SRWC group classes include yoga

Nathan Miller

You can take yoga in the SRWC this fall but don’t expect your typical daily workout when you go. In fact instructor Mimi Smith said, it’s kind of aloof that yoga would be offered in an exercise facility.

“Even though we are in a fitness recreation center, yoga is not considered a form of exercise,” said Smith. “It’s really a wonderful approach to well being. We work with the physical body, we find the level of flexibility, strength, balance; everything that we were born with that we still have. We kind of recall those by remembering how to do that. Yoga is defined as the union of the mind and body.”

According to the class description, the union of the mind and body is achieved through mediation and breathing techniques. But Smith said, it’s much deeper than that. Those familiar with classes like “Hot Yoga” and “Power Yoga”, may be taken aback by Smith’s class, which gets back to the roots of the original art form.

“We bring that ancient teaching over here to our western civilization, where making money is a big focus,” said Smith. “They take the aspect of the yoga and turn it into a marketing scheme. People say there is no way I can become a pretzel. There’s no way I can do that power yoga stuff. Until you try it, and you find that instructor who touches that part of you where it all makes sense. I think you become accepting of all the natural feel good feelings. It just makes life easier.”
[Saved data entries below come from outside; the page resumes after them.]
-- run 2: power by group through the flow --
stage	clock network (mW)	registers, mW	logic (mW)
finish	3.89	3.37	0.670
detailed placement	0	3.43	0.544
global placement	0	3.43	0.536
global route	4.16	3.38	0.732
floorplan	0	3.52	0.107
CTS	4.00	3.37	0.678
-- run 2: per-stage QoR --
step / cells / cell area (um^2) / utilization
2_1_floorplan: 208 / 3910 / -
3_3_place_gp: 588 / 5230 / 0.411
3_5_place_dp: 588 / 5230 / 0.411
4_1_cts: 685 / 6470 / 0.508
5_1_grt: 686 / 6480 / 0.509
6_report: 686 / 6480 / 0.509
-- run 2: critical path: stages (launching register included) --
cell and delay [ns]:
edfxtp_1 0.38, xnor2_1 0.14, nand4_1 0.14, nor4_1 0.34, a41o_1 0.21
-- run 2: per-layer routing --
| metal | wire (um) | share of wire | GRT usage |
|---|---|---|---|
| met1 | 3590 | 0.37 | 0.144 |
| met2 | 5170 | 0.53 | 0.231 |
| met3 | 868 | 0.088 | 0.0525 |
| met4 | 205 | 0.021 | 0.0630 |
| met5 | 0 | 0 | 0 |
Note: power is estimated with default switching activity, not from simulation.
File: config.mk
export PLATFORM = sky130hd
export DESIGN_NAME = four_lane_streaming_hash32
export DESIGN_NICKNAME = d
export VERILOG_FILES = /design/src/hdl/flh32_pkg.sv /design/src/hdl/flh32_front.sv /design/src/hdl/flh32_fifo.sv /design/src/hdl/flh32_back.sv /design/src/hdl/four_lane_streaming_hash32.sv
export SDC_FILE = /design/constraint.sdc
export NUM_CORES = 2
export LEC_CHECK = 0
export BUFFER_PORTS_ARGS = -buffer_cell sky130_fd_sc_hd__buf_4
export CAP_MARGIN = 25
export CORE_MARGIN = 2
export CORE_UTILIZATION = 40
export CTS_CLUSTER_SIZE = 24
export DETAILED_ROUTE_END_ITERATION = 6
export GPL_TIMING_DRIVEN = 0
export REMOVE_ABC_BUFFERS = 1
export SYNTH_ARGS = -nofsm -noshare
export SYNTH_HDL_FRONTEND = slang
export SYNTH_SLANG_ARGS = --single-unit
File: constraint.sdc
create_clock -name clk -period 8.05 [get_ports clk]
set_input_delay 0.805 -clock clk [delete_from_list [all_inputs] [get_ports clk]]
set_output_delay 0.805 -clock clk [all_outputs]
set_load 0.05 [all_outputs]
**src/rtl/epx_pkg.sv**
```systemverilog
// Shared constants, types and helpers for the 26-direction extreme vertex block.
package epx_pkg;

  localparam int MAX_POINTS = 4096;
  localparam int NDIR       = 26;
  localparam int COORD_W    = 24;
  localparam int SCORE_W    = 26;
  localparam int IDX_W      = 12;
  localparam int SLOT_W     = 5;
  localparam int CNT_W      = $clog2(MAX_POINTS + 1);
  localparam int DRN_W      = $clog2(NDIR);

  // slot code of the zero direction, which has no result
  localparam logic [SLOT_W-1:0] SLOT_SKIP = SLOT_W'(13);

  // per-axis sign of a direction
  typedef enum logic [1:0] {
    AX_NEG  = 2'd0,
    AX_ZERO = 2'd1,
    AX_POS  = 2'd2
  } ax_t;

  typedef struct packed {
    ax_t dx;
    ax_t dy;
    ax_t dz;
  } dir_t;

  // per-cycle control broadcast to the cells and box units
  typedef struct packed {
    logic upd;    // point is taken into the set
    logic first;  // point opens a new set
    logic snap;   // set closes: copy results into the drain chain
    logic shift;  // drain chain advances by one result
  } epx_ctl_t;

  function automatic ax_t ax_of(input int unsigned code);
    ax_t a;
    a = AX_ZERO;
    if (code == 0) a = AX_NEG;
    if (code == 2) a = AX_POS;
    return a;
  endfunction

  // direction held by cell d, cells in ascending slot order
  function automatic dir_t dir_of(input int unsigned d);
    int unsigned s;
    dir_t r;
    s = (d < 13) ? d : d + 1;
    r.dx = ax_of(s / 9);
    r.dy = ax_of((s / 3) % 3);
    r.dz = ax_of(s % 3);
    return r;
  endfunction

endpackage

```
**src/rtl/epx_cell.sv**
```systemverilog
// One direction cell: best projection tracker plus one stage of the drain chain.
module epx_cell
  import epx_pkg::*;
(
  input  logic                      clk,
  input  epx_ctl_t                  ctl,
  input  dir_t                      dir,
  input  logic signed [COORD_W-1:0] px,
  input  logic signed [COORD_W-1:0] py,
  input  logic signed [COORD_W-1:0] pz,
  input  logic [IDX_W-1:0]          idx,
  input  logic [IDX_W-1:0]          chain_in,
  output logic [IDX_W-1:0]          chain_out
);

  logic signed [SCORE_W-1:0] best_r, best_nxt;
  logic [IDX_W-1:0]          bidx_r, bidx_nxt;
  logic [IDX_W-1:0]          drn_r, drn_nxt;
  logic signed [SCORE_W-1:0] score;

  function automatic logic signed [SCORE_W-1:0] term(input ax_t a,
                                                     input logic signed [COORD_W-1:0] v);
    logic signed [SCORE_W-1:0] ext;
    logic signed [SCORE_W-1:0] r;
    ext = SCORE_W'(v);
    unique case (a)
      AX_NEG:  r = -ext;
      AX_POS:  r = ext;
      default: r = '0;
    endcase
    return r;
  endfunction

  assign score = term(dir.dx, px) + term(dir.dy, py) + term(dir.dz, pz);

  // strict greater-than keeps the earliest point on ties
  always_comb begin
    best_nxt = best_r;
    bidx_nxt = bidx_r;
    if (ctl.upd && (ctl.first || score > best_r)) begin
      best_nxt = score;
      bidx_nxt = idx;
    end
  end

  // drain stage: load on set close, else pass toward the output
  always_comb begin
    drn_nxt = drn_r;
    if (ctl.snap) begin
      drn_nxt = bidx_nxt;
    end else if (ctl.shift) begin
      drn_nxt = chain_in;
    end
  end

  always_ff @(posedge clk) begin
    best_r <= best_nxt;
    bidx_r <= bidx_nxt;
    drn_r  <= drn_nxt;
  end

  assign chain_out = drn_r;

endmodule

```
**config.mk**
```make
export PLATFORM = sky130hd
export DESIGN_NAME = epx_cell
export DESIGN_NICKNAME = d
export VERILOG_FILES = /design/src/rtl/epx_pkg.sv /design/src/rtl/epx_cell.sv
export SDC_FILE = /design/constraint.sdc
export NUM_CORES = 1
export LEC_CHECK = 0
export BUFFER_PORTS_ARGS = -buffer_cell sky130_fd_sc_hd__buf_2
export CELL_PAD_IN_SITES_DETAIL_PLACEMENT = 2
export CELL_PAD_IN_SITES_GLOBAL_PLACEMENT = 2
export CORE_UTILIZATION = 31
export DETAILED_ROUTE_END_ITERATION = 10
export PLACE_DENSITY = 0.77
export SLEW_MARGIN = 30
export SYNTH_ARGS = -nofsm -noshare
export SYNTH_HDL_FRONTEND = slang
export SYNTH_SLANG_ARGS = --single-unit
export TNS_END_PERCENT = 50
```
**constraint.sdc**
```tcl
create_clock -name clk -period 6.8 [get_ports clk]
set_input_delay 1.02 -clock clk [delete_from_list [all_inputs] [get_ports clk]]
set_output_delay 1.02 -clock clk [all_outputs]
set_load 0.005 [all_outputs]
```
# After elaboration in Yosys (flattened, before gate mapping)
# Cells that the tools add are included.
# Widths: inputs -> output; s select.
# classes
n_addsub	5
reduce_logical	6
mux	6
order_cmp	1
n_eq_ne	3
# op_table
op	count
$pmux 26 s2	3
$neg 24->26	3
$add 26x26->26	2
$mux 12	3
$gt 26x26->1	1
$eq 2x2->1 const B	3
$logic_not 2->1	3
$reduce_bool 2->1	1
$logic_and 1x1->1	1
$logic_or 1x1->1	1
# totals
elab_cells	24
inputBits	107
regBits	50
output_inout_bits	12

# Logic depth before layout (Yosys ltp)
# Gate-level depths: netlist of run 1.
# depth
depth_word	9
depth_mapped	30
ltp_nobuf	29

# Least setup slack after synthesis of run 1
# No wires, ideal clock.
# synth_timing
kind	input to register
startpoint	in py[5]
endpoint	reg drn_r[10] (netlist: chain_out[10]) (data pin)
path_slack_ns	-0.416
setup_time_ns	0.260
stages	29
required_ns	6.540
arrival_ns	6.956
path_cell_list	or3_1 -> nand2b_1 -> nor4_1 -> nand2b_1 -> nor2_1 -> nor2_1 -> xor2_1 -> nand2b_1 -> fa_1 -> inv_1 -> ha_1 -> and3_1 -> and2_1 -> a221oi_1 -> a21oi_1 -> a211oi_1 -> o41ai_1 -> a21oi_1 -> xnor2_1 -> ha_1 -> nand4_1 -> nor2_1 -> nand2_1 -> o21ai_0 -> a2111oi_2 -> a211oi_2 -> buf_6 -> mux2_4 -> mux2_2
# synth_via
elab_chain_len	9
# synth_lines
item	line	source
start: declaration	epx_cell.sv:9	input logic signed [COORD_W-1:0] py,
$neg 24->26	epx_cell.sv:27	AX_NEG: r = -ext;
$pmux 26 s2 (*)	epx_cell.sv:26	unique case (a)
$add 26x26->26 (*) (2 in series)	epx_cell.sv:34	assign score = term(dir.dx, px) + term(dir.dy, py) + term(dir.dz, pz);
via score[24]	epx_cell.sv:19	logic signed [SCORE_W-1:0] score;
$gt 26x26->1 (*)	epx_cell.sv:40	if (ctl.upd && (ctl.first || score > best_r)) begin
$logic_or 1x1->1 (*)	epx_cell.sv:40	
$logic_and 1x1->1 (*)	epx_cell.sv:40	
$mux 12 (*)	epx_cell.sv:40	
via bidx_nxt[10]	epx_cell.sv:17	logic [IDX_W-1:0] bidx_r, bidx_nxt;
$mux 12 (*)	epx_cell.sv:49	if (ctl.snap) begin
via drn_nxt[10]	epx_cell.sv:18	logic [IDX_W-1:0] drn_r, drn_nxt;
end signal: assignment	epx_cell.sv:59	drn_r <= drn_nxt;
end: declaration	epx_cell.sv:18	
# Mark *: on every way through the listed nets, which the timed path passes. The rest lies on a longest branch.
# A chain may end at the register's enable or synchronous reset.

# Worst setup path in the final report of run 1
# layout_timing
startpoint	in px[1]
endpoint	reg drn_r[11] (netlist: chain_out[11]) (data pin)
# layout_via
elab_chain_len	9
# layout_lines
item	line	source
start: declaration	epx_cell.sv:8	input logic signed [COORD_W-1:0] px,
$neg 24->26	epx_cell.sv:27	
$pmux 26 s2 (*)	epx_cell.sv:26	
$add 26x26->26 (*) (2 in series)	epx_cell.sv:34	
via score[24]	epx_cell.sv:19	
$gt 26x26->1 (*)	epx_cell.sv:40	
$logic_or 1x1->1 (*)	epx_cell.sv:40	
$logic_and 1x1->1 (*)	epx_cell.sv:40	
$mux 12 (*)	epx_cell.sv:40	
via bidx_nxt[11]	epx_cell.sv:17	
$mux 12 (*)	epx_cell.sv:49	
via drn_nxt[11]	epx_cell.sv:18	
# Marked as above.

==> results of run 1 <==
state kept, by name (all words and copies together), names as in the netlist:
| signal | flops |
|---|---|
| best_r | 26 |
| bidx_r | 12 |
| chain_out | 12 |
metrics by stage:
step	hold slack (ns)	power, mW	instance area [um2]	TNS (ns)
3_5_place_dp	0.461	1.74	8350	-28.77
6_report	0.487	2.39	9130	-18.39
4_1_cts	0.485	2.13	8800	-5.74
2_1_floorplan	0.447	1.23	6400	-0.134
5_1_grt	0.502	2.49	9130	-26.43
3_3_place_gp	0.453	1.63	8350	-13.38
routing by layer:
layer / up-vias / part of all wire / track usage
met4: 0 / 0.052 / 0.114
met1: 3378 / 0.38 / 0.285
met3: 87 / 0.044 / 0.0350
met5: - / 0 / 0
met2: 213 / 0.53 / 0.527
li1: 3072 / - / -
what timing repair did:
item                       in CTS  in global routing
buffers inserted               16                 15
setup endpoints to repair      50                 50
pin swaps                      25                 52
gates cloned                    1                  0
resized for setup              44                 46
worst min-delay path by stage:
stage / from / endpoint / slack [ns] / cells past startpoint
4_1_cts: bidx_r[11]$_DFF_P_ / bidx_r[11]$_DFF_P_ / 0.48 / 1
3_3_place_gp: bidx_r[11]$_DFF_P_ / bidx_r[11]$_DFF_P_ / 0.45 / 1
6_report: bidx_r[1]$_DFF_P_ / bidx_r[1]$_DFF_P_ / 0.49 / 1
2_1_floorplan: bidx_r[0]$_DFF_P_ / bidx_r[0]$_DFF_P_ / 0.45 / 1
5_1_grt: bidx_r[1]$_DFF_P_ / bidx_r[1]$_DFF_P_ / 0.50 / 1
3_5_place_dp: bidx_r[8]$_DFF_P_ / bidx_r[8]$_DFF_P_ / 0.46 / 1
worst reg2reg max path: stages, from the launching register on:
cell	delay (ns)
edfxtp_1	0.44
inv_1	0.11
ha_1	0.33
buf_4	0.12
buf_4	0.11
nand4_1	0.17
nor2_2	0.23
inv_1	0.11
o22ai_2	0.16
buf_4	0.18
a2111oi_4	0.04
a211oi_4	0.22
buf_6	0.15
buf_12	0.13
mux2_4	0.32
mux2_4	0.27
final cells by class:
type                    count  area [um2]  area share
flip-flops and latches     50        1380       0.151
well taps                 265         332      0.0363
repair buffers            295        1980       0.217
clock buffers               5         125      0.0137
multi-input cells         566        4980       0.545
inverters                  80         305      0.0334
clock inverters             3        28.8     0.00315
report_power, final:
part | internal (mW) | total, mW | switching [mW]
registers | 0.492 | 0.550 | 0.0578
logic | 0.725 | 1.56 | 0.836
clock network | 0.141 | 0.279 | 0.138
synthesized netlist by cell type, types with 3 or more instances:
library cell  instances  area [um2]
or2_2                 5        31.3
dfxtp_1              12         240
edfxtp_1             38        1140
inv_1                80         300
xnor2_1              37         324
nand4_1               5        31.3
nor4_1               11        68.8
xor2_1               34         298
mux2_2               15         169
or4_1                 3        22.5
a31oi_1               4        25.0
and2_1                3        18.8
nor2_1               64         240
nor3_1               15        75.1
o21ai_0              33         165
a211o_1               3        26.3
mux2_4                9         135
mux2i_1               3        30.0
nand2_1              18        67.6
nand2b_1             37         231
a21o_1               44         330
ha_1                 53         663
o21a_1                3        22.5
clkbuf_1             15        56.3
and3_1                3        18.8
or3_1                27         169
a211oi_1              6        45.0
o31ai_1               6        45.0
fa_1                 26         521
a21oi_1              62         310
logic make-up after synthesis:
kind of cell / count (synthesis) / share of synthesized area
flip-flops: 50 / 0.222
AND/OR/NAND/NOR: 213 / 0.193
multiplexers: 27 / 0.0537
AO/OA/AOI/OAI: 175 / 0.176
adder cells (fa/ha/maj): 79 / 0.190
buffers and inverters: 98 / 0.0616
XOR/XNOR: 72 / 0.103
==> summary.md, run 1 <==
| Metric | Value |
|---|---|
| Outcome | `complete, but fails checks` |
| Failing checks | `negative setup slack` |
| Critical Path Source Type | `input port` |
| Normalized max-slew margin | `0.648` |
| Crit-path most repeated cell | `buf_4` |
| Critical Path RT | `6.86 ns` |
| Pwr/cell area | `262 nW/um2` |
| Starting DRT DRC Count | `267` |
| Bufs on Longest Clock Path | `2` |
| EDFF count, synth | `38` |
| Final setup fails | `50` |
| Fin Clk Skew | `0.0199 ns` |
| Inst Count DP | `1226` |
| Worst-path clk slew | `0.08 ns` |
| Die Height | `144 um` |
| Unrepaired setup endpoints after global routing | `yes` |
| CP Depth | `32` |
| Placeable Area | `19600 um2` |
| Initial Utilization | `0.317` |
| Most common cell after layout, fill and taps aside | `buf_4` |
| Site row count | `51` |
| Minimum clock period | `7.45 ns` |
| Worst setup EP type | `register` |
| Max Freq | `134 MHz` |
| Die area | `20600 um2` |
| Final Hold Fails | `0` |
| Static Leak | `4.43 nW` |
| Vias in the first global route | `7575` |
| Crit path from | `px[1]` |
| Final std cells w/o fill | `1264` |
| Seq cells post-synth | `50` |
| Crit path largest cell delay | `0.52 ns` |
| Post-synthesis sequential area ratio | `0.222` |
| R2R cell count | `15` |
| Synth Flop Type | `edfxtp_1` |
| Reg-to-reg endpoint | `chain_out[11]$_DFFE_PP_` |
| Critical-path top delay cell | `or4_4` |
| Synth Net Count | `900` |
| Top delay family on crit path | `compound AO/OA/AOI/OAI gates` |
| Worst-path fanout max | `7` |
| NumNets Final | `1184` |
| Initial antenna violation count | `0` |
| Cts bufs inserted | `5` |
| Pre-antenna DRT Iters | `4` |
| Synth cell types | `61` |
| Max H-tree Level | `2` |
| Mapped cell area | `6220 um2` |
| Crit path DAT | `7.51 ns` |
| Syn. warnings | `0` |
| Placement Setup Slack | `-0.908 ns` |
| N_diodes | `0` |
| Synth async-reset ratio | `0` |
| Setup crit end | `chain_out[11]$_DFFE_PP_` |
| Vias | `6750` |
| Setup ws final | `-0.647 ns` |
| HPWL reported at the end of detailed placement | `20800 um` |
| DRC Markers | `0` |
| Crit Path Class | `input port to register` |
| IO Count | `119` |
| CTS tree | `yes` |
| Largest net degree at the start of global routing | `28` |
| Mean post-synth cell area | `8.71 um2` |
| First-pass GRT wire length | `41800 um` |
| Layout cell share with drive strength beyond 1 | `0.413` |
| DR WL/cell | `24.6 um` |
| Tot GR Track Use | `0.269` |
| Register-to-register setup slack | `3.46 ns` |
| Final Wtd Congestion | `0.813` |
| Worst-Skew Late Latency | `0.31 ns` |
| Most frequent cells in the layout | `166 x buf_4, 116 x buf_2, 76 x inv_1` |
| Final Max Tran Viols | `0` |
| Area growth syn-to-layout | `46.9%` |
| I/O Buffers | `118` |
| Peak supply drop | `0.155 mV` |
| R2R Path Start | `best_r[19]$_DFFE_PN_` |
| CP Buf/Inv Count | `8` |
| Vias/cell | `5.34` |
| Final Util | `0.466` |
| Die X | `144 um` |
| # hold bufs at CTS | `0` |
| Layout filler cell count | `2132` |
| Root Driver | `clkbuf_16` |
| Maxcap violations | `0` |
| Final Cycle Share | `1.10` |
| Sink Count | `50` |
| Routed Antenna Nets | `0` |
| Worst-Margin Slew | `0.523 ns` |
| Hold WC Path Type | `register to register` |
| Synth Instances | `714` |
| Overflow after GRT | `0` |
| Total Wirelength | `31000 um` |
(Power assumes the default switching activity.)
==> run 2: changes to the inputs <==
--- a/config.mk
+++ b/config.mk
@@ -11,6 +11,7 @@
 export CORE_UTILIZATION = 31
 export DETAILED_ROUTE_END_ITERATION = 10
 export PLACE_DENSITY = 0.77
+export REMOVE_ABC_BUFFERS = 1
 export SLEW_MARGIN = 30
 export SYNTH_ARGS = -nofsm -noshare
 export SYNTH_HDL_FRONTEND = slang
==> summary.md, run 2 (synthesis gave the netlist of run 1 again) <==
| Metric | Value |
|---|---|
| Crit Path Class | `input port to register` |
| Vias in the first global route | `7794` |
| CP Buf/Inv Count | `8` |
| N_diodes | `0` |
| Most frequent cells in the layout | `160 x buf_4, 111 x buf_2, 76 x inv_1` |
| Site row count | `51` |
| Layout cell share with drive strength beyond 1 | `0.447` |
| Largest net degree at the start of global routing | `27` |
| Tot Pwr | `2.31 mW` |
| Outcome | `complete, but fails checks` |
| Crit path largest cell delay | `0.60 ns` |
| First-pass GRT wire length | `43200 um` |
| Worst-Skew Late Latency | `0.30 ns` |
| Max H-tree Level | `2` |
| Root Driver | `clkbuf_16` |
| Final Hold Fails | `0` |
| Final Max Tran Viols | `0` |
| Unrepaired setup endpoints after global routing | `yes` |
| Placeable Area | `19600 um2` |
| Fin Clk Skew | `0.0121 ns` |
| Worst-path fanout max | `6` |
| Most common cell after layout, fill and taps aside | `buf_4` |
| HPWL reported at the end of detailed placement | `19300 um` |
| IO Count | `119` |
| CTS tree | `yes` |
| Register-to-register setup slack | `3.59 ns` |
| Hold WC Path Type | `register to register` |
| Normalized max-slew margin | `0.674` |
| Sink Count | `50` |
| Total Wirelength | `34300 um` |
| Largest register by flop count | `best_r` |
| Max Freq | `135 MHz` |
| Maxcap violations | `0` |
| Setup ws final | `-0.631 ns` |
| Final setup fails | `50` |
| Initial antenna violation count | `1` |
| Layout filler cell count | `2079` |
| Critical Path RT | `6.84 ns` |
| Routed Antenna Nets | `0` |
| Worst setup EP type | `register` |
| Die X | `144 um` |
| Design Area, Final | `9460 um2` |
| Overflow after GRT | `0` |
| Static Leak | `4.48 nW` |
| Worst-path clk slew | `0.07 ns` |
| Crit-path most repeated cell | `buf_6` |
| Pre-antenna DRT Iters | `5` |
| DR WL/cell | `27.1 um` |
| Final Wtd Congestion | `0.816` |
| Die Height | `144 um` |
| Crit path DAT | `7.48 ns` |
| DRC Markers | `0` |
| Post-DP Area | `8190 um2` |
| Max reg flops | `26` |
| Critical Path Source Type | `input port` |
| Die area | `20600 um2` |
| Cts bufs inserted | `5` |
| Vias/cell | `5.57` |
| Minimum clock period | `7.43 ns` |
| Critical-path top delay cell | `fa_1` |
| Peak supply drop | `0.136 mV` |
| Bufs on Longest Clock Path | `2` |
| Initial Utilization | `0.317` |
| Top delay family on crit path | `compound AO/OA/AOI/OAI gates` |
| NumNets Final | `1183` |
| Final Cycle Share | `1.09` |
| I/O Buffers | `118` |
| Pwr/cell area | `244 nW/um2` |
| Vias | `7040` |
| Worst-Margin Slew | `0.486 ns` |
| Failing checks | `negative setup slack` |
| Area growth syn-to-layout | `52.2%` |
| Tot GR Track Use | `0.280` |
| Starting DRT DRC Count | `338` |
==> run 2: final cells by class <==
| type | instances | area [um2] | area share |
|---|---|---|---|
| Tap cell | 265 | 332 | 0.0350 |
| Inverter | 80 | 305 | 0.0323 |
| Clock buffer | 6 | 150 | 0.0159 |
| Timing Repair Buffer | 294 | 2030 | 0.214 |
| Clock inverter | 2 | 13.8 | 0.00145 |
| Sequential cell | 50 | 1380 | 0.146 |
| Multi-Input combinational cell | 566 | 5250 | 0.555 |
==> run 2: path summary, 6_finish.rpt <==
kind                        from                endpoint  cells past startpoint
max                        px[1]  chain_out[2]$_DFFE_PP_                     33
min            bidx_r[1]$_DFF_P_       bidx_r[1]$_DFF_P_                      1
max reg2reg  best_r[3]$_DFFE_PN_  chain_out[2]$_DFFE_PP_                     12
min reg2reg    bidx_r[1]$_DFF_P_       bidx_r[1]$_DFF_P_                      1
==> run 2: report_power, final <==
part | internal [mW] | leakage (nW) | total (mW) | switching, mW
Sequential | 0.491 | 0.475 | 0.534 | 0.0423
Clock | 0.159 | 0.0785 | 0.277 | 0.118
Combinational | 0.703 | 3.93 | 1.50 | 0.799
Total | 1.35 | 4.48 | 2.31 | 0.959
==> run 2: per-stage QoR <==
| stage | hold slack [ns] | util | std cells | setup slack [ns] | TNS [ns] |
|---|---|---|---|---|---|
| finish | 0.473 | 0.483 | 1263 | -0.631 | -18.82 |
| floorplan | 0.444 | - | 696 | -1.71 | -65.38 |
| detailed placement | 0.462 | 0.418 | 1227 | -1.06 | -39.20 |
| CTS | 0.474 | 0.457 | 1257 | -0.140 | -1.59 |
| global route | 0.498 | 0.483 | 1263 | -0.753 | -25.52 |
| global placement | 0.452 | 0.418 | 1227 | -0.800 | -26.97 |
==> run 2: worst register-to-register path, delay by kind of cell (launching register included) <==
kind            cells  cell delay (ns)
compound gates      6             1.43
fa+ha+maj           1             0.30
buf+inv             3             0.30
flops               1             0.32
mux                 2             0.59
==> run 2: per-layer routing <==
layer  track usage  share of wire
met1         0.292           0.37
met2         0.548           0.53
met3        0.0347          0.041
met4         0.138          0.062
met5             0              0
==> run 2: repair_timing <==
| item | 4_1_cts | 5_1_grt |
|---|---|---|
| hold endpoints to repair | 0 | 0 |
| pin swaps | 46 | 48 |
| gates cloned | 1 | 0 |
| hold buffers | 0 | 0 |
| endpoints found under the setup margin | 50 | 50 |
| resized for setup | 94 | 93 |
| setup buffers | 21 | 10 |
The class is supposed to be an hour long and limited to 20 students but Smith encourages them to show up as often and as long as they can.

“The system here I don’t get involved in. It takes away from the openness of the class,” said Smith. “I think everyone on campus, if [everyone] wanted to do yoga, we would just move it outside and do yoga. What I have found in yoga practice everything happens for a reason, so that everyone can be included. I want to them to come when they can and enjoy as much yoga as they can.”